Enhanced heart failure mortality prediction through model-independent hybrid feature selection and explainable machine learning.
Journal:
Journal of biomedical informatics
PMID:
39956346
Abstract
Heart failure (HF) remains a significant public health challenge with high mortality rates. Machine learning (ML) techniques offer a promising approach to predict HF mortality, potentially improving clinical outcomes. However, the effectiveness of these techniques heavily depends on the quality and relevance of the features used. This study introduces a novel hybrid feature selection methodology that combines Extremely Randomized Trees (Extra-Trees) and non-linear correlation measures to enhance 1-year all-cause mortality prediction in HF patients using echocardiographic and key demographic data.

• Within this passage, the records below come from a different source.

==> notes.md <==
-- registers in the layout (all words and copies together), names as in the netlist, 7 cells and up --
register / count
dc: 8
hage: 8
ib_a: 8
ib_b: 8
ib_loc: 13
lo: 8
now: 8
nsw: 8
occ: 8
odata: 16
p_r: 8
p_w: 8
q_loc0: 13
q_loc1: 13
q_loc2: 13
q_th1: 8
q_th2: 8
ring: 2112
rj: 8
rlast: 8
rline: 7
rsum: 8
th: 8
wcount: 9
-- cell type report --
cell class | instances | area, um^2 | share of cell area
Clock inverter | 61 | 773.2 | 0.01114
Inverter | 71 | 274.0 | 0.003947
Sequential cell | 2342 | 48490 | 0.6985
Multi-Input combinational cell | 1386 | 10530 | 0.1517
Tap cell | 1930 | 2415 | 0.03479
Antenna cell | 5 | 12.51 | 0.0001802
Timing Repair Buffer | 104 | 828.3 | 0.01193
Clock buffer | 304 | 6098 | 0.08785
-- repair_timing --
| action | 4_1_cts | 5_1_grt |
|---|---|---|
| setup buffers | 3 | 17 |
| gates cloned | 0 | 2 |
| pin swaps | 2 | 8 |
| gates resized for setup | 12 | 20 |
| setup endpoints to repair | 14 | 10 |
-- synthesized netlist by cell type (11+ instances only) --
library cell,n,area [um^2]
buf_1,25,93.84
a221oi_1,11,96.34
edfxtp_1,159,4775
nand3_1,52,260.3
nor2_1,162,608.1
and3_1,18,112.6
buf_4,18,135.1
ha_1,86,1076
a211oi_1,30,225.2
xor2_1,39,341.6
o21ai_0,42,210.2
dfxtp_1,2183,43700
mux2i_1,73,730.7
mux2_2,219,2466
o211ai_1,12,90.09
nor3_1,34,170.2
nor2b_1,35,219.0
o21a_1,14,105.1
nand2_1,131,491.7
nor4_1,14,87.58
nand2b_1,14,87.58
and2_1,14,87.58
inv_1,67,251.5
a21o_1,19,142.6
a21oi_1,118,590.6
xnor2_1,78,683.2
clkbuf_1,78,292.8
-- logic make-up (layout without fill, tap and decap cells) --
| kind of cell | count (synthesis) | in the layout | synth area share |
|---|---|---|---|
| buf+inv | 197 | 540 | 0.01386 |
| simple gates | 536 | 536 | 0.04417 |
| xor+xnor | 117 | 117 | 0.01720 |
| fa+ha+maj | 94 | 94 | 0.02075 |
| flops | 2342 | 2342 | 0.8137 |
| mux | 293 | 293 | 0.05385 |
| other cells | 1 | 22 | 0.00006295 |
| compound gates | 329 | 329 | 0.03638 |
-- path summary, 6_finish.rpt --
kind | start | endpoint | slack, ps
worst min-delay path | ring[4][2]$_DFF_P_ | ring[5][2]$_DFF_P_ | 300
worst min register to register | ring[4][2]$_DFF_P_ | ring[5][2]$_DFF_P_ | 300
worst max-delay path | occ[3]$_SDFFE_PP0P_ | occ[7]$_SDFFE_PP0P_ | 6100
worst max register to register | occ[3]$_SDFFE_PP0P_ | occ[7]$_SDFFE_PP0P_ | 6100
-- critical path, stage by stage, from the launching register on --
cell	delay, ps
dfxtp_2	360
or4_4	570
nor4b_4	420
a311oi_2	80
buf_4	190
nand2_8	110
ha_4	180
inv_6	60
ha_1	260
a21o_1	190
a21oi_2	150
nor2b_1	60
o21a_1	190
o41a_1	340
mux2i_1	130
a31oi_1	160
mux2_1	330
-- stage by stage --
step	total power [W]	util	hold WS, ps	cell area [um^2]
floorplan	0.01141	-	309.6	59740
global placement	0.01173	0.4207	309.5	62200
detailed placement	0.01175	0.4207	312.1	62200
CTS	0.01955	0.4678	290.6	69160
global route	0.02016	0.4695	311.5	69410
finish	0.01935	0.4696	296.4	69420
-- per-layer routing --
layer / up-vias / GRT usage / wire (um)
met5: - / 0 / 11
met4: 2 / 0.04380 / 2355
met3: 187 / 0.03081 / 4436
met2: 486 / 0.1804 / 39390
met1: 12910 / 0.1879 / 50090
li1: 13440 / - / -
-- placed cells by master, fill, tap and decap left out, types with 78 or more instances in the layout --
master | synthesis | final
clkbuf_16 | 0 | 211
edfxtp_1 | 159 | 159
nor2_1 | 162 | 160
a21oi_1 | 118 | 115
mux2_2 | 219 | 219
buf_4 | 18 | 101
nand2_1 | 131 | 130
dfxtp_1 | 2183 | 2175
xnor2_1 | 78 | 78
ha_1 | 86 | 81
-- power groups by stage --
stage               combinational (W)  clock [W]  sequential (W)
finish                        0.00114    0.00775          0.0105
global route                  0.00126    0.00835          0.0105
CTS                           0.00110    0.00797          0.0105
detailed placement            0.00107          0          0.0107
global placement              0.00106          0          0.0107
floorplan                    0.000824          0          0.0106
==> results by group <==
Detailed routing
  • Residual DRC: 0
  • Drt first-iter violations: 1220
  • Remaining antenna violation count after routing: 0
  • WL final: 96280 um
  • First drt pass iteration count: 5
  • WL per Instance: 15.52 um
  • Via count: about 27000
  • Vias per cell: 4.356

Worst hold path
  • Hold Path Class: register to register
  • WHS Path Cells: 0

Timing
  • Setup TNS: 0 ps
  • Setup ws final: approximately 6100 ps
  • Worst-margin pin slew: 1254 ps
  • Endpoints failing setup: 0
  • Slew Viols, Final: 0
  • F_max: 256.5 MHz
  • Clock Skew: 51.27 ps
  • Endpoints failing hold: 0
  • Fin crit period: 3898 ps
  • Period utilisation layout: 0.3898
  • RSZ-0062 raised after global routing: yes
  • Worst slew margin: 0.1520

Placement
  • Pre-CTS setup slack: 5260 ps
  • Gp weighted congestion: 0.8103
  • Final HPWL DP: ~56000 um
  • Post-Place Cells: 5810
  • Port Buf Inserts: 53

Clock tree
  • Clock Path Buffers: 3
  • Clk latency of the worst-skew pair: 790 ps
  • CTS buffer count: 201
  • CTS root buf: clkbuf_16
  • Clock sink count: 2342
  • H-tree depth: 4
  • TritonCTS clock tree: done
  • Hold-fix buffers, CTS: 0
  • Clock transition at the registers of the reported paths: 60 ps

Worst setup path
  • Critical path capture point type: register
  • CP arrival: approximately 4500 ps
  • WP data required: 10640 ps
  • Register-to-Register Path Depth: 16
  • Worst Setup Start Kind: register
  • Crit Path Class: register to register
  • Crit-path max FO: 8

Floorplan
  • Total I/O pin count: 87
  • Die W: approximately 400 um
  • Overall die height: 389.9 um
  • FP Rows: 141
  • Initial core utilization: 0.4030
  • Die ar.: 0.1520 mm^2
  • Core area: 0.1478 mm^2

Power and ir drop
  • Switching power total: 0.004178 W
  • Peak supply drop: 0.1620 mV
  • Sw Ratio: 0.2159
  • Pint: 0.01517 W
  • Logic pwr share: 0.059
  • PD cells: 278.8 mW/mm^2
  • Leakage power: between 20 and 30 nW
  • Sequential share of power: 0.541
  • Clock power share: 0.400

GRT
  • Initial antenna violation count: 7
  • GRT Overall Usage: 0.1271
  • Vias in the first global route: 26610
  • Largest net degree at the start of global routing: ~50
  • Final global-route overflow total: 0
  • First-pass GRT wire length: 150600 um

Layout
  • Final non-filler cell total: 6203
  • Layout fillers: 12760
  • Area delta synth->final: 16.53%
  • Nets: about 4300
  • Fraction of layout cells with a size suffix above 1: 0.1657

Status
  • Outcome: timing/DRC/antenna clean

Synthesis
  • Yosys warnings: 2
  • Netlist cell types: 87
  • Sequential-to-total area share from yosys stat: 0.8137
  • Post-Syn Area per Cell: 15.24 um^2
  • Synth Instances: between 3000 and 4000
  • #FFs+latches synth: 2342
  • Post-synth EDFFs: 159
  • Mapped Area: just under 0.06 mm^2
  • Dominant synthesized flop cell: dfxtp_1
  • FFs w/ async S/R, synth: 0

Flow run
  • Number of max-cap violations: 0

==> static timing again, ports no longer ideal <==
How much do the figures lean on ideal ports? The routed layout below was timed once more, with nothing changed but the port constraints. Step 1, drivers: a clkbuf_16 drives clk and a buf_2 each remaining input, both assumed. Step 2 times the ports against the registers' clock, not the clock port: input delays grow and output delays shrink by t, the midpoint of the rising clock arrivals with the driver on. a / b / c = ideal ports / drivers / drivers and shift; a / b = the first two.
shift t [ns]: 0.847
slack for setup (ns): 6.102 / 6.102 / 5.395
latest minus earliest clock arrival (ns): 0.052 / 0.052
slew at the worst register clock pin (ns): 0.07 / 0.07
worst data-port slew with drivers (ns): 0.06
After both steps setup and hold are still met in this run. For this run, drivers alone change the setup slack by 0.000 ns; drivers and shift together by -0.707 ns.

Unlike existing feature selection methods that are often tied to specific ML models and produce inconsistent feature sets across different algorithms, our proposed approach is model-independent, ensuring robustness and generalizability. Moreover, the optimal number of predictive features is identified through loss graph inspection, leading to a compact and highly informative subset of seven features. We trained and evaluated seven widely-used ML models on both the full feature set and the selected subset, finding that most models maintained or improved their predictive performance despite an 80% reduction in features. Model interpretability was enhanced using SHapley Additive exPlanations (SHAP), allowing for a detailed examination of how individual features influence predictions. To further assess its effectiveness, we compared our methodology against widely known feature selection techniques across all seven ML models. The results underscore the superiority of our proposed feature set in accurately predicting HF mortality over conventional methods, offering new opportunities for personalized management strategies based on a streamlined and explainable feature subset.